Harry Toews
- Born: August 7, 1971 (age 54) Alberta, Canada
- Height: 6 ft 0 in (183 cm)
- Weight: 229 lb (104 kg)
- School: Abbotsford Senior Secondary
- University: University of British Columbia

Rugby union career
- Position: Prop / Hooker

Senior career
- Years: Team / Apps / (Points)
- 1998–99: Leicester Tigers / 7 / (0)
- 1999–03: Rotherham Titans
- 2004–10: Sheffield Tigers

International career
- Years: Team / Apps / (Points)
- 1998–01: Canada / 11 / (5)

= Harry Toews =

Canada international rugby union player

Harry Toews (born August 7, 1971) is a Canadian former international rugby union player.
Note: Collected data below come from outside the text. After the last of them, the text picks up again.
**src/rtl/regfile_mp_sb.sv**
```systemverilog
// regfile_mp_sb: 2R/2W register file with write-to-read bypass and per-register busy scoreboard
module regfile_mp_sb #(
  parameter int DATA_W = 32,
  parameter int ADDR_W = 5,
  parameter bit ZERO_REG = 1,
  parameter bit BYPASS = 1
) (
  input  logic              clk,
  input  logic              rst,
  input  logic [ADDR_W-1:0] raddr1,
  input  logic [ADDR_W-1:0] raddr2,
  output logic [DATA_W-1:0] rdata1,
  output logic [DATA_W-1:0] rdata2,
  output logic              rbusy1,
  output logic              rbusy2,
  input  logic              wea,
  input  logic [ADDR_W-1:0] waddra,
  input  logic [DATA_W-1:0] wdataa,
  input  logic              web,
  input  logic [ADDR_W-1:0] waddrb,
  input  logic [DATA_W-1:0] wdatab,
  input  logic              issue_en,
  input  logic [ADDR_W-1:0] issue_addr,
  output logic [ADDR_W:0]   busy_cnt
);
  localparam int DEPTH = 2**ADDR_W;
  logic [DATA_W-1:0] regs_q [DEPTH];
  logic [DATA_W-1:0] regs_d [DEPTH];
  logic [DEPTH-1:0]  busy_q, busy_d;
  logic              wa_ok, wb_ok, is_ok;
  logic [ADDR_W-1:0] ra [2];
  logic [DATA_W-1:0] rd [2];
  logic              rb [2];
  assign ra[0] = raddr1;
  assign ra[1] = raddr2;
  assign rdata1 = rd[0];
  assign rdata2 = rd[1];
  assign rbusy1 = rb[0];
  assign rbusy2 = rb[1];
  // Accesses to a hardwired zero register are dropped before they reach data, bypass or scoreboard.
  assign wa_ok = wea & ~(ZERO_REG && waddra == '0);
  assign wb_ok = web & ~(ZERO_REG && waddrb == '0);
  assign is_ok = issue_en & ~(ZERO_REG && issue_addr == '0);
  always_comb begin
    regs_d = regs_q;
    if (wa_ok) regs_d[waddra] = wdataa;
    if (wb_ok) regs_d[waddrb] = wdatab;
    busy_d = busy_q;
    if (wa_ok) busy_d[waddra] = 1'b0;
    if (wb_ok) busy_d[waddrb] = 1'b0;
    if (is_ok) busy_d[issue_addr] = 1'b1;
  end
  always_comb begin
    for (int p = 0; p < 2; p++) begin
      rd[p] = (rst || (ZERO_REG && ra[p] == '0)) ? '0 :
              (BYPASS && wb_ok && waddrb == ra[p]) ? wdatab :
              (BYPASS && wa_ok && waddra == ra[p]) ? wdataa : regs_q[ra[p]];
      rb[p] = ~rst & busy_q[ra[p]] &
              ~(BYPASS && ((wa_ok && waddra == ra[p]) || (wb_ok && waddrb == ra[p])));
    end
  end
  always_comb begin
    busy_cnt = '0;
    for (int i = 0; i < DEPTH; i++) busy_cnt = busy_cnt + (ADDR_W+1)'(busy_q[i]);
  end
  always_ff @(posedge clk or posedge rst) begin
    if (rst) begin
      for (int i = 0; i < DEPTH; i++) regs_q[i] <= '0;
      busy_q <= '0;
    end else begin
      regs_q <= regs_d;
      busy_q <= busy_d;
    end
  end
endmodule
```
Toews attended Abbotsford Senior Secondary School, where he picked up the sport at age 16.

A youth product of Abbotsford RFC, Toews was a forward and played varsity rugby with the UBC Thunderbirds, then had several seasons in English professional rugby. He competed for Leicester Tigers in the 1998–99 Premiership Rugby season, then won two Division One titles playing with Rotherham Titans, before joining Sheffield for six seasons.

Toews was capped 11 times for Canada as a hooker and prop from 1998 to 2001.

In 2015, Toews was inducted into the Abbotsford Sports Hall of Fame.